I argue that science and the progress it enabled are also operated by the "module" the authors call Reason (no problem here, many capabilities are used beyond their evolutionary value), and that humans and many animals employ a built-in system to create and maintain social rules. To me this sounds like reason, in a couple of its many meanings. At least if I were looking for a module that went beyond self-justification I might start by postulating a social rules system.
I found the first part of the book challengingly readable. The authors carefully explain that some words they will use (such as reason and intuition) are defined in a different ways in regular conversation, in psychology, and in philosophy (and reason is defined again, in a very different way, in logic). These clarifications were very useful. Then the authors use each word in more than one of its definitions in the same paragraph, with no signaling of which Reason they mean.

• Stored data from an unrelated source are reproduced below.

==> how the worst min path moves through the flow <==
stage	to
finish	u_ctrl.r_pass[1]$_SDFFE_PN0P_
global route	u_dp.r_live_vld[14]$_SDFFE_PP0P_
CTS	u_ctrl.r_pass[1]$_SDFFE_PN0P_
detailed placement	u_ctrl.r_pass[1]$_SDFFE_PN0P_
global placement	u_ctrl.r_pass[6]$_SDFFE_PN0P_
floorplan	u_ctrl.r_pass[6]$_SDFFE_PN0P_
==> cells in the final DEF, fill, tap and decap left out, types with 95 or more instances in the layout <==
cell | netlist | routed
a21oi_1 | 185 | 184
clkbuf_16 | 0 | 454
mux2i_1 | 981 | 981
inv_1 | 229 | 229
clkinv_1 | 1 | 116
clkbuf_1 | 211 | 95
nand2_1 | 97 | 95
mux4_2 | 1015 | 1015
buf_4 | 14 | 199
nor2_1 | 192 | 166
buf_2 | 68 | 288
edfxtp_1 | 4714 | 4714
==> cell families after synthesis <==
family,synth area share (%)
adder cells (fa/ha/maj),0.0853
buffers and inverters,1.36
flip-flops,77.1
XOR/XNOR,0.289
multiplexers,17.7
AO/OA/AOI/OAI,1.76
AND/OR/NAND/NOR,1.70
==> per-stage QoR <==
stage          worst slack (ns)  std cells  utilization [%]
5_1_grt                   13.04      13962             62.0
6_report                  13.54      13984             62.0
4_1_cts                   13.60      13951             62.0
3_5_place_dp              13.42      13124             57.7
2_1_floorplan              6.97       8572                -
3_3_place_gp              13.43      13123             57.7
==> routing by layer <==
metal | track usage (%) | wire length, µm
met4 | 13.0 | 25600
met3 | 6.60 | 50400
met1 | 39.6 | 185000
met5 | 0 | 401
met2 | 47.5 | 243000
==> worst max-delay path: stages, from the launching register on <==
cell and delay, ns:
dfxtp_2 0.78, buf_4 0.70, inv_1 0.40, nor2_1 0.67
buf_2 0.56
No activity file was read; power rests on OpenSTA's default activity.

After awhile the "formal logic speak" takes over and we have repeated repetitions of Mary and her research paper mixed with stories from psychological experiments. I would recommend reading only as much as you can tolerate of this section and then skipping ahead to the what the authors are trying to affirm. There are useful tidbits here, but for me the thoughts were jumbled and did not build a good base for the premise. I see that some reviewers praise the book, possibly because they were in tune enough with these fields to follow the argument. Even the authors seem to lose attention. In the umpteenth rendition of why Mary did not study at the library (the paper is due the next day, but the library was closed), the roommates offer her a glass of wine. I suppose even the authors forgot about the Mary's paper.

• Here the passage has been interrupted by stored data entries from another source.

$ cat src/design/sll_pkg.sv
package sll_pkg;

    localparam int SLOTS_DEFAULT = 64;
    localparam int DATA_W        = 32;
    localparam int POS_W         = 6;

    localparam logic [2:0] OP_INSERT = 3'd0;
    localparam logic [2:0] OP_DELETE = 3'd1;
    localparam logic [2:0] OP_CHANGE = 3'd2;
    localparam logic [2:0] OP_READ   = 3'd3;
    localparam logic [2:0] OP_LOCATE = 3'd4;
    localparam logic [2:0] OP_CLEAR  = 3'd5;

    localparam logic [1:0] ST_OK        = 2'd0;
    localparam logic [1:0] ST_FULL_EMPTY = 2'd1;
    localparam logic [1:0] ST_BAD_POS   = 2'd2;
    localparam logic [1:0] ST_NOT_FOUND = 2'd3;

    // Broadcast control from the sequencer to every cell.
    typedef struct packed {
        logic                     clear;
        logic                     shift;
        logic                     locate;
        logic                     ins;
        logic                     del;
        logic                     wr;
        logic signed [DATA_W-1:0] ix;
        logic signed [DATA_W-1:0] iy;
    } sll_ctrl_t;

    // Result token that moves toward cell 0 one cell per cycle while the sequencer scans.
    typedef struct packed {
        logic                     hit;
        logic [POS_W-1:0]         pos;
        logic signed [DATA_W-1:0] x;
        logic signed [DATA_W-1:0] y;
    } sll_tok_t;

endpackage

$ cat src/design/sll_cell.sv
module sll_cell
    import sll_pkg::*;
#(
    parameter int CW  = 6,
    parameter int IDX = 0
)
(
    input  logic                     clk,
    input  logic                     rst_n,
    input  sll_ctrl_t                ctrl,
    input  logic [CW-1:0]            k,
    input  logic [CW-1:0]            count,
    input  logic signed [DATA_W-1:0] left_x,
    input  logic signed [DATA_W-1:0] left_y,
    input  logic signed [DATA_W-1:0] right_x,
    input  logic signed [DATA_W-1:0] right_y,
    input  sll_tok_t                 tok_in,
    output sll_tok_t                 tok_out,
    output logic signed [DATA_W-1:0] x,
    output logic signed [DATA_W-1:0] y
);

    localparam logic [CW-1:0]    MY_IDX = CW'(IDX);
    localparam logic [POS_W-1:0] MY_POS = POS_W'(IDX + 1);

    logic signed [DATA_W-1:0] x_reg, x_next, y_reg, y_next;
    sll_tok_t                 tok_reg, tok_next;
    logic                     in_list, sel, hit;

    always_comb
    begin
        in_list = MY_IDX < count;
        sel     = MY_IDX == k;
        hit     = in_list && (ctrl.locate ? (x_reg == ctrl.ix && y_reg == ctrl.iy) : sel);

        tok_next = tok_reg;
        if (ctrl.clear)
        begin
            tok_next = '0;
        end
        else if (ctrl.shift)
        begin
            tok_next = hit ? sll_tok_t'{hit: 1'b1, pos: MY_POS, x: x_reg, y: y_reg} : tok_in;
        end

        x_next = x_reg;
        y_next = y_reg;
        if (ctrl.ins)
        begin
            if (MY_IDX > k)
            begin
                x_next = left_x;
                y_next = left_y;
            end
            else if (sel)
            begin
                x_next = ctrl.ix;
                y_next = ctrl.iy;
            end
        end
        else if (ctrl.del)
        begin
            if (MY_IDX >= k)
            begin
                x_next = right_x;
                y_next = right_y;
            end
        end
        else if (ctrl.wr && sel)
        begin
            x_next = ctrl.ix;
            y_next = ctrl.iy;
        end
    end

    always_ff @(posedge clk or negedge rst_n)
    begin
        if (!rst_n)
        begin
            tok_reg <= '0;
        end
        else
        begin
            tok_reg <= tok_next;
        end
    end

    always_ff @(posedge clk)
    begin
        x_reg <= x_next;
        y_reg <= y_next;
    end

    assign tok_out = tok_reg;
    assign x       = x_reg;
    assign y       = y_reg;

endmodule

$ cat config.mk
export PLATFORM = sky130hd
export DESIGN_NAME = sll_cell
export DESIGN_NICKNAME = d
export VERILOG_FILES = /design/src/design/sll_pkg.sv /design/src/design/sll_cell.sv
export SDC_FILE = /design/constraint.sdc
export NUM_CORES = 1
export LEC_CHECK = 0
export ABC_AREA = 1
export BUFFER_PORTS_ARGS = -buffer_cell sky130_fd_sc_hd__clkbuf_2
export CAP_MARGIN = 20
export CORE_AREA = 2 2 162 164
export CTS_CLUSTER_DIAMETER = 120
export CTS_CLUSTER_SIZE = 40
export DETAILED_ROUTE_END_ITERATION = 16
export DIE_AREA = 0 0 164 166
export GPL_ROUTABILITY_DRIVEN = 0
export PLACE_DENSITY = 0.66
export SYNTH_ARGS = -nofsm -noshare
export SYNTH_HDL_FRONTEND = slang
export SYNTH_SLANG_ARGS = --single-unit
$ cat constraint.sdc
create_clock -name clk -period 2.3 [get_ports clk]
set_input_delay 0.345 -clock clk [delete_from_list [all_inputs] [get_ports clk]]
set_output_delay 0.345 -clock clk [all_outputs]
set_load 0.02 [all_outputs]
# Word level (Yosys, flattened, before mapping)

Cells that the tools add are included.

Muxes and demuxes: 16
Reduce and logical (&&, ||, !) cells: 7
Order comparisons: 3
Eq/ne operators: 4

Operator list:

| kind                 | number |
|---|---|
| $mux W32             | 12 |
| $mux W71             | 3 |
| $eq A32 B32 Y1       | 2 |
| $ge A1 B6 Y1 const A | 1 |
| $gt A1 B6 Y1 const A | 1 |
| $logic_not A6 Y1     | 1 |
| $lt A1 B6 Y1 const A | 1 |
| $ne A3 B1 Y1 const B | 2 |
| $logic_and A1 B1 Y1  | 3 |
| $reduce_and A3 Y1    | 1 |
| $reduce_bool A3 Y1   | 1 |
| $reduce_bool A2 Y1   | 1 |
| $mux W1              | 1 |

Output and inout port bits: 135
Bits of input ports: 283
Register bits: 135
Word-level logic and storage cells: 36

# Longest topological paths before layout

Gate-level depths: netlist of the first run.

Depth after elaboration: 7
Gate-level depth with buffers: 15
Depth with buffers taken out: 14

# Least setup slack after synthesis of the first run

OpenSTA, ideal clock, no wires.

Path kind: input-to-reg
Start: in k[5]
End: reg x_reg[0], in the netlist x[0], enable pin
Arrival time: 2471 ps
Stages on the path: 3
Setup time: 433 ps
Setup slack: -604 ps
Path buffers: 0
Cells stage by stage: nor4_1 -> nor3b_1 -> o31a_1

Word-level cells in the longest chain between the ends: 4

RTL lines:

| item                                                                 | RTL line       | text |
|---|---|---|
| from (decl)                                                          | sll_cell.sv:11 | `input logic [CW-1:0] k,` |
| parallel branches: the longest is 3 deep, another holds $gt A1 B6 Y1 | n/a            |  |
| $reduce_and A3 Y1 (no line) (*)                                      | n/a            |  |
| to (signal assigned)                                                 | sll_cell.sv:90 | `x_reg <= x_next;` |
| to (decl)                                                            | sll_cell.sv:26 | `logic signed [DATA_W-1:0] x_reg, x_next, y_reg, y_next;` |

Mark *: on every way between the ends.
A chain may end at the register's enable or synchronous reset.

# Worst setup path in the final report of the first run

Start: reg y_reg[18], in the netlist y[18]
End: reg tok_reg (netlist bit tok_out[28])

Word-level cells in the longest chain between the ends: 7

RTL lines:

| item                   | RTL line       | text |
|---|---|---|
| from (decl)            | sll_cell.sv:26 |  |
| from (signal assigned) | sll_cell.sv:91 | `y_reg <= y_next;` |
| $eq A32 B32 Y1         | sll_cell.sv:34 | `hit = in_list && (ctrl.locate ? (x_reg == ctrl.ix && y_reg == ctrl.iy) : sel);` |
| $logic_and A1 B1 Y1    | sll_cell.sv:34 |  |
| $mux W1                | sll_cell.sv:34 |  |
| $logic_and A1 B1 Y1    | sll_cell.sv:34 |  |
| $mux W71               | sll_cell.sv:43 | `tok_next = hit ? sll_tok_t'{hit: 1'b1, pos: MY_POS, x: x_reg, y: y_reg} : tok_in;` |
| $mux W71               | sll_cell.sv:41 | `else if (ctrl.shift)` |
| $mux W71               | sll_cell.sv:37 | `if (ctrl.clear)` |
| to (signal assigned)   | sll_cell.sv:84 | `tok_reg <= tok_next;` |
| to (decl)              | sll_cell.sv:27 | `sll_tok_t tok_reg, tok_next;` |

Every way passes these cells. The select of a mux whose other input is x is not followed.

==> impl_summary.log, run 1 <==
[metrics] status: finished, final reports clean
[metrics] pins over their slew limit: 0
[metrics] Horiz. Die Dim: 164 microns
[metrics] crit path max-delay cell type: edfxtp_1
[metrics] Setup crit end kind: register
[metrics] worst slack after detailed placement: 0.123 ns
[metrics] DR WL/cell: 15.9 microns
[metrics] final worst clock skew: 0.0169 ns
[metrics] met2 layer wire length in the routed design: 12.9 mm
[metrics] final HPWL from detailed placement: 20.7 mm
[metrics] Final Net Count: 1,682
[metrics] Min-Delay Path Class: in -> reg
[metrics] growth of design area from synthesis to finish: 33.7%
[metrics] final count of negative-setup-slack endpoints: 0
[metrics] Final Critical Period: approximately 2.1 ns
[metrics] number of search-and-repair iterations in the first detailed-routing pass: 5
[metrics] Clock Latency Late Sink: 0.42 ns
[metrics] critical path's top delay family: simple AND/OR/NAND/NOR gates
[metrics] upper clock frequency limit: 482 MHz
[metrics] met3 routed WL: 1.84 mm
[metrics] buffer count from post-CTS setup fixing: 0
[metrics] initial antenna violation count: 1
[metrics] maximum single-stage delay on the critical path: around 0.44 ns
[metrics] largest net degree at the start of global routing: 72
[metrics] number of enable-type register cells in the synthesized netlist: 64
[metrics] post-synthesis async set-or-reset flop share: between 50% and 60%
[metrics] wl on met1: between 10 and 15 mm
[metrics] site row count: approximately 60
[metrics] Avg Synthesized Cell Area: 7.41 sq um
[metrics] Seq/Total Area, Yosys: 47.4%
[metrics] worst path buffer plus inverter count: 1
[metrics] Arr. time, crit path: 2.43 ns
[metrics] Warnings, synthesis: 0
[metrics] Leak: 5.99 nW
[metrics] topmost layer with routed signal wires: met5
[metrics] final worst-path cycle share: between 90% and 100%
[metrics] worst path cell trace: xnor2_1, nand3_1, nor2_1, nand2_1, nor2_1, nand3_1, nand2_2, nand2_2, buf_12, nand2_1, nand3_1, nand2_1
[metrics] biggest area consumer among synthesized cells: edfxtp_1
[metrics] Detailed Route Iter0 Violations: 488
[metrics] die boundary height: roughly 170 microns
[metrics] via-per-instance ratio: 4.61
[metrics] # placed instances: 1,714
[metrics] area of the die: between 20,000 and 30,000 sq um
[metrics] Max-Slew Margin vs Limit: 61.4%
[metrics] clock tree from TritonCTS: built
[metrics] worst endpoint required time: 2.66 ns
[metrics] total CTS buffers: 17
[metrics] endpoints failing hold: 0
[metrics] maximum ir drop on the vdd rail: 0.000396 V
[metrics] nature of the critical path startpoint: register
[metrics] initial core utilization: a little under a third
[metrics] most instantiated cells after synthesis: 364 x nand2_1, 183 x inv_1, 139 x nand3_1
[metrics] synth unique cells: 23
[metrics] fraction of synthesized cell area taken by the top area cell type: between 20% and 30%
[metrics] core region area: 25,600 sq um
[metrics] grt ovf: 0
[metrics] CTS root buf: clkbuf_16
[metrics] share of layout cells above drive strength 1: a little under a third
[metrics] Cell Area, Synth: 7800 sq um
[metrics] total wirelength of the detailed-routed design: 27.7 mm
[metrics] number of levels the H-tree was split into: 4
[metrics] CTS max path bufs: 2
[metrics] total via count after detailed routing: 8,054
[metrics] Tot GR Track Use: roughly 20%
[metrics] transition time of the tightest slew-check pin: 0.579 ns
[metrics] final antenna diode count: 0
[metrics] final setup TNS: 0 ns
[metrics] CTS sink count: 135
[metrics] total power density per cell area: 608 nW/um^2
[metrics] max reg flops: 71
[metrics] final critical-path setup slack: 0.225 ns
[metrics] kind of critical path: reg -> reg
[metrics] non-filler instance count after layout: approximately 1,700
[metrics] synthesized flop and latch total: 135
[metrics] DRC viols: 0
[metrics] Post-DRT Antenna Nets: 0
[metrics] most used standard cell by instance count after synthesis: nand2_1
[metrics] I/O Pins: 418
[metrics] dominant synthesized flop cell: dfrtp_1
[metrics] quantity of I/O buffers inserted on ports: 353
[metrics] nets in the synthesized netlist: 1,336
[metrics] global-route wire length before repair: 42.5 mm
[metrics] max-cap viol count: 0
[metrics] Critical Path Fanout Max: 48
[metrics] clock input transition at the sequential cells of the worst setup and hold paths: approximately 0.060 ns
[metrics] via count of the first global-routing pass: 7,847
[metrics] cell count after synthesis: 1,053
[metrics] leading cell types by total area after synthesis: edfxtp_1 25%, dfrtp_1 23%, nand2_1 18%, nand3_1 8.9%, inv_1 8.8%
[metrics] RSZ-0062 raised after global routing: no
## final cells by class
class / count / area, sq um
fillers: 2730 / 15200
well taps: 335 / 419
clock inverters: 11 / 85.1
repair buffers: 374 / 2030
flip-flops and latches: 135 / 3700
multi-input cells: 684 / 3010
inverters: 187 / 702
clock buffers: 21 / 483
## logic make-up (layout without fill, tap and decap cells)
kind of cell / after synthesis / after routing / share of synthesized area [%]
mux: 10 / 10 / 1.44
buf+inv: 234 / 593 / 14.5
simple gates: 607 / 607 / 32.0
flops: 135 / 135 / 47.4
xor+xnor: 7 / 7 / 0.786
compound gates: 60 / 60 / 3.90
## metal layers
metal | vias up | track usage (%)
met1 | 3715 | 26.7
met4 | 2 | 7.09
met3 | 50 | 4.02
li1 | 3940 | -
met5 | - | 0
met2 | 347 | 32.8
## report_power, final
group          internal, W  switching [W]
clock              0.00153        0.00114
sequential         0.00265      0.0000636
combinational     0.000374       0.000590
## through the flow
step                cell area [sq um]  hold WS [ns]  total power [W]  util [%]
finish                          10400         0.161          0.00634      40.7
global placement                 9850         0.337          0.00371      38.4
detailed placement               9850         0.343          0.00372      38.4
global route                    10400         0.151          0.00664      40.7
floorplan                        7800        0.0494          0.00325         -
CTS                             10400         0.141          0.00643      40.7
## final timing paths
kind	startpoint	endpoint	slack (ns)	depth (start not counted)
max	y[18]	tok_out[28]	0.23	12
min	tok_in[68]	tok_out[68]	0.16	3
max reg2reg	y[18]	tok_out[28]	0.23	12
min reg2reg	tok_out[24]	tok_out[24]	0.48	2
max in group asynchronous	rst_n	tok_out[44]	1.21	3
min in group asynchronous	rst_n	tok_out[19]	0.43	2
## worst min-delay path, delay by kind of cell
kind | cells | cell delay (ns)
simple gates | 2 | 0.12
buf+inv | 1 | 0.08
## placed cells by master, fill, tap and decap left out, types with 2 or more instances in the layout
master / n
clkinv_4: 4
nand2_2: 4
inv_4: 3
nand4_1: 10
nand3_1: 139
edfxtp_1: 64
inv_2: 4
dfrtp_1: 71
inv_1: 183
buf_12: 8
clkbuf_16: 19
a21oi_1: 55
nor2_1: 86
nor2_4: 2
buf_4: 12
inv_6: 3
clkbuf_1: 2
o21ai_0: 3
clkbuf_2: 352
mux2_2: 10
nand2_1: 361
nor4_1: 2
xnor2_1: 7
## repair_timing
| item | in CTS | in global routing |
|---|---|---|
| setup endpoints to repair | 0 | 1 |
| hold buffers | 1 | 0 |
| endpoints found under the hold margin | 30 | 0 |
| resized for setup | 0 | 1 |
No activity file was read; power rests on OpenSTA's default activity.
==> run 2: changes to the inputs <==
==> constraint.sdc (replaced) <==
create_clock -name clk -period 2.3 [get_ports clk]
set_input_delay 0.69 -clock clk [delete_from_list [all_inputs] [get_ports clk]]
set_output_delay 0.69 -clock clk [all_outputs]
set_load 0.02 [all_outputs]
==> impl_summary.log, run 2 (synthesis results as in run 1) <==
[metrics] fill cell total of the finished layout: 2,643 (-3.2%)
[metrics] Max-Slew Margin vs Limit: 70.5% (+9.1 points)
[metrics] Detailed Route Iter0 Violations: 537 (+10%)
[metrics] Leak: 6.15 nW (+2.7%)
[metrics] final worst clock skew: 0.0130 ns (-0.00389 ns)
[metrics] global-route wire length before repair: 42.9 mm (+0.94%)
[metrics] maximum ir drop on the vdd rail: 0.000384 V (-3.0%)
[metrics] via count of the first global-routing pass: 7,849 (+0.025%)
[metrics] upper clock frequency limit: 488 MHz (+1.3%)
[metrics] final critical-path setup slack: 0.251 ns (+0.0260 ns)
[metrics] final worst-path cycle share: 89.1% (-1.1 points)
[metrics] initial antenna violation count: 2 (+1)
[metrics] Tot GR Track Use: 20.4% (+0.24 points)
[metrics] leading cell type in the layout, fill and taps excluded: nand2_1
[metrics] pins over their slew limit: 0 (unchanged)
[metrics] RSZ-0062 raised after global routing: no
[metrics] Critical Path Fanout Max: 26 (-46%)
[metrics] post-cts gate resize count: 0 (unchanged)
[metrics] CTS root buf: clkbuf_16
[metrics] area used by multi-input combinational logic: 3010 sq um (unchanged)
[metrics] total via count after detailed routing: 8,044 (-0.12%)
[metrics] commonest non-fill, non-tap cells in the layout: 361 x nand2_1, 352 x clkbuf_2, 183 x inv_1
[metrics] I/O Pins: 418 (unchanged)
[metrics] Horiz. Die Dim: 164 microns (unchanged)
[metrics] area of the die: 27,200 sq um (unchanged)
[metrics] Final Critical Period: 2.05 ns (-0.0260 ns)
[metrics] number of search-and-repair iterations in the first detailed-routing pass: 5 (unchanged)
[metrics] total wirelength of the detailed-routed design: 27.7 mm (-0.13%)
[metrics] buffer count from post-CTS setup fixing: 0 (unchanged)
[metrics] kind of critical path: reg -> reg
[metrics] max reg flops: 71 (unchanged)
[metrics] site row count: 59 (unchanged)
[metrics] maximum single-stage delay on the critical path: 0.42 ns (-0.02 ns)
[metrics] DRC viols: 0 (unchanged)
[metrics] transition time of the tightest slew-check pin: 0.443 ns (-0.137 ns)
[metrics] grt ovf: 0 (unchanged)
[metrics] die boundary height: 166 microns (unchanged)
[metrics] number of levels the H-tree was split into: 4 (unchanged)
[metrics] worst path cell trace: nand2_1, nand2_1, nor2_1, nand2_1, nor2_1, nand2_1, nor2_1, nand3_1, nand2_2, buf_6, nand3_1, nand3_1, nand2_1
[metrics] quantity of I/O buffers inserted on ports: 353 (unchanged)
[metrics] crit path max-delay cell type: edfxtp_1
[metrics] Post-DRT Antenna Nets: 0 (unchanged)
[metrics] total power density per cell area: 595 nW/um^2 (-2.1%)
[metrics] initial core utilization: 30.4% (unchanged)
[metrics] cell area after layout: 10,700 sq um (+2.9%)
[metrics] core region area: 25,600 sq um (unchanged)
[metrics] total CTS buffers: 17 (unchanged)
[metrics] hold buffer count at cts: 0 (-1)
[metrics] Clock Latency Late Sink: 0.42 ns (about the same)
[metrics] nature of the critical path startpoint: register
[metrics] clock input transition at the sequential cells of the worst setup and hold paths: 0.07 ns (about the same)
[metrics] crit-path most repeated cell: nand2_1
[metrics] worst slack after detailed placement: -0.214 ns (-0.337 ns)
[metrics] DR WL/cell: 15.6 microns (-2.0%)
[metrics] Final Net Count: 1,714 (+1.9%)
[metrics] final HPWL from detailed placement: 20.8 mm (+0.80%)
[metrics] instance area after placement: 10,200 sq um (+3.2%)
[metrics] final count of negative-setup-slack endpoints: 0 (unchanged)
[metrics] largest net degree at the start of global routing: 72 (unchanged)
[metrics] max-cap viol count: 0 (unchanged)
[metrics] critical path's top delay family: simple AND/OR/NAND/NOR gates
[metrics] status: finished, final reports clean
[metrics] share of layout cells above drive strength 1: 31.8% (+1.6 points)
[metrics] CTS sink count: 135 (unchanged)
[metrics] worst path buffer plus inverter count: 1 (unchanged)
[metrics] combined flip-flop and latch cell area: 3700 sq um (unchanged)
[metrics] clock tree from TritonCTS: built
[metrics] Min-Delay Path Class: in -> async
[metrics] Setup crit end kind: register
[metrics] Arr. time, crit path: 2.35 ns (-0.08 ns)
[metrics] endpoints failing hold: 0 (unchanged)
[metrics] worst endpoint required time: 2.60 ns (-0.06 ns)
[metrics] via-per-instance ratio: 4.52 (-2.0%)
[metrics] growth of design area from synthesis to finish: 37.6%
[metrics] CTS max path bufs: 2 (unchanged)
==> run 2: per-stage QoR <==
| step | setup TNS, ns | total power [W] | util, % | std cells | hold slack, ns |
|---|---|---|---|---|---|
| after global placement | -5.51 | 0.00375 | 39.7 | 1747 | 0.461 |
| final | 0 | 0.00639 | 41.9 | 1780 | 0.200 |
| after CTS | 0 | 0.00647 | 41.9 | 1779 | 0.201 |
| after global routing | 0 | 0.00668 | 41.9 | 1780 | 0.213 |
| after floorplan | 0 | 0.00325 | - | 1053 | 0.394 |
| after detailed placement | -7.34 | 0.00376 | 39.7 | 1747 | 0.464 |
==> run 2: path summary, 6_finish.rpt <==
kind,from,endpoint,slack (ns),cells past startpoint
hold reg to reg,tok_out[18],tok_out[18],0.48,2
hold / removal,rst_n,tok_out[15],0.20,1
setup reg to reg,y[17],tok_out[24],0.25,13
setup / recovery,y[17],tok_out[24],0.25,13
min in group clk,tok_out[18],tok_out[18],0.48,2
max in group asynchronous,rst_n,tok_out[42],1.45,2
==> run 2: metal layers <==
layer | up-vias | part of all wire (%) | track usage, %
met1 | 3655 | 45 | 27.5
li1 | 4017 | - | -
met3 | 51 | 6.2 | 3.65
met4 | 0 | 3.4 | 8.85
met2 | 321 | 46 | 32.1
met5 | - | 0 | 0
==> run 2: layout make-up <==
class                           instances  share of cell area [%]
Antenna cell                            1                  0.0233
Timing Repair Buffer                  406                    21.7
Sequential cell                       135                    34.5
Inverter                              187                    6.54
Clock inverter                         12                   0.805
Tap cell                              335                    3.91
Clock buffer                           20                    4.47
Multi-Input combinational cell        684                    28.0
==> run 2: power breakdown <==
part	total [W]	switching, W	leakage, nW	internal (W)
clock network	0.00267	0.00116	0.272	0.00152
registers	0.00271	0.0000636	1.51	0.00265
logic	0.00100	0.000589	4.37	0.000412
total	0.00639	0.00181	6.15	0.00458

The opening paragraph in section III, Rethinking Reason, states the author's premise in a very clear way: as a way to come to conclusions about ourselves that are free of logic. They compare it in this way to the echolocation used by bats. This was a head-scratcher for me. The next chapter, How We Use Reasons, was good. I do not agree with the next chapter, Could Reason be a Module? The supporting argument, to me, kept mixing intuition and reasoning. Which one is supposed to be the module? Then they proceed to argue that at least most animals do not reason. They don't call out any that do, but they don't close the door. Here the authors set up Clever Hans as a straw horse (thanks for the picture) as do not describe the cognitive abilities of animals as science has shown they are.

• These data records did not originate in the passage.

$ cat src/rtl/top_n_select_defines.svh
// ----------------------------------------------------------------------------
// top_n_select_defines
// Assertion macros shared by the top-N selection block.
// ----------------------------------------------------------------------------
`ifndef TOP_N_SELECT_DEFINES_SVH
`define TOP_N_SELECT_DEFINES_SVH
`ifndef SYNTHESIS
`define TNS_ASSERT(lbl, prop, msg) \
  lbl: assert property (@(posedge clk_i) disable iff (!rst_ni) prop) else $error(msg);
`define TNS_ASSERT_NEVER(lbl, expr, msg) \
  lbl: assert property (@(posedge clk_i) disable iff (!rst_ni) !(expr)) else $error(msg);
`else
`define TNS_ASSERT(lbl, prop, msg)
`define TNS_ASSERT_NEVER(lbl, expr, msg)
`endif
`endif

$ cat src/rtl/tns_pkg.sv
// ----------------------------------------------------------------------------
// tns_pkg
// Types, codes and helpers of the top-N selection block.
// ----------------------------------------------------------------------------
package tns_pkg;

  localparam int unsigned MaxKeepDefault = 64;
  localparam int unsigned ValueW = 64;
  localparam int unsigned KeepCountW = 7;

  localparam logic [1:0] CmdAdd   = 2'd0;
  localparam logic [1:0] CmdRead  = 2'd1;
  localparam logic [1:0] CmdClear = 2'd2;

  localparam logic RegKeepCount   = 1'b0;
  localparam logic RegKeepLargest = 1'b1;

  typedef struct packed {
    logic [1:0]               cmd;
    logic signed [ValueW-1:0] in_value;
  } in_t;

  typedef struct packed {
    logic signed [ValueW-1:0] out_value;
    logic                     has_value;
    logic                     last;
  } out_t;

  typedef struct packed {
    logic append;
    logic latch_in;
    logic clear;
    logic scan_init;
    logic read_init;
    logic scan_run;
    logic rd_mode;
    logic replace;
    logic emit;
    logic emit_empty;
  } ctl_t;

  typedef struct packed {
    logic cnt_lt_lim;
    logic cnt_zero;
    logic scan_done;
    logic pass_last;
  } sts_t;

  function automatic logic is_better(logic signed [ValueW-1:0] a,
                                     logic signed [ValueW-1:0] b,
                                     logic largest);
    logic res;
    res = largest ? (a > b) : (a < b);
    return res;
  endfunction

endpackage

I think that beings without complex language almost certainly have less complex needs to reason. They build their relationships and their individual and group rules on gestures and their expectations on past behaviors. They respond to another animal misunderstanding them by either telling them they are wrong (putting their ears back, charging, growling, making the sort of attack that you may have seen in dogs correcting pack behavior or mother cats dissuading their young from repeating what has just happened) or by just running away. Animals create and use social rules. The authors ignore this in describing why they do not "reason." I would argue that many animals engage in self-promotion, whether this is reason or not. Most of this chapter does not even speak to the question that titles it.
I read the rest of the book and I think the authors are correct in that at least one function of reason is to justify ourselves. Many people have pointed this out before over centuries. It is common currency in regular conversation ("He's a blowhard"). I think reason (something less abstract than intuition) matters in establishing rules and social order. To have rules means some being thought some things were the right thing to do, acted that way and sought to lead or enforce the behavior of others. They may have intuited the "reason" for the rules, but the rules themselves are social.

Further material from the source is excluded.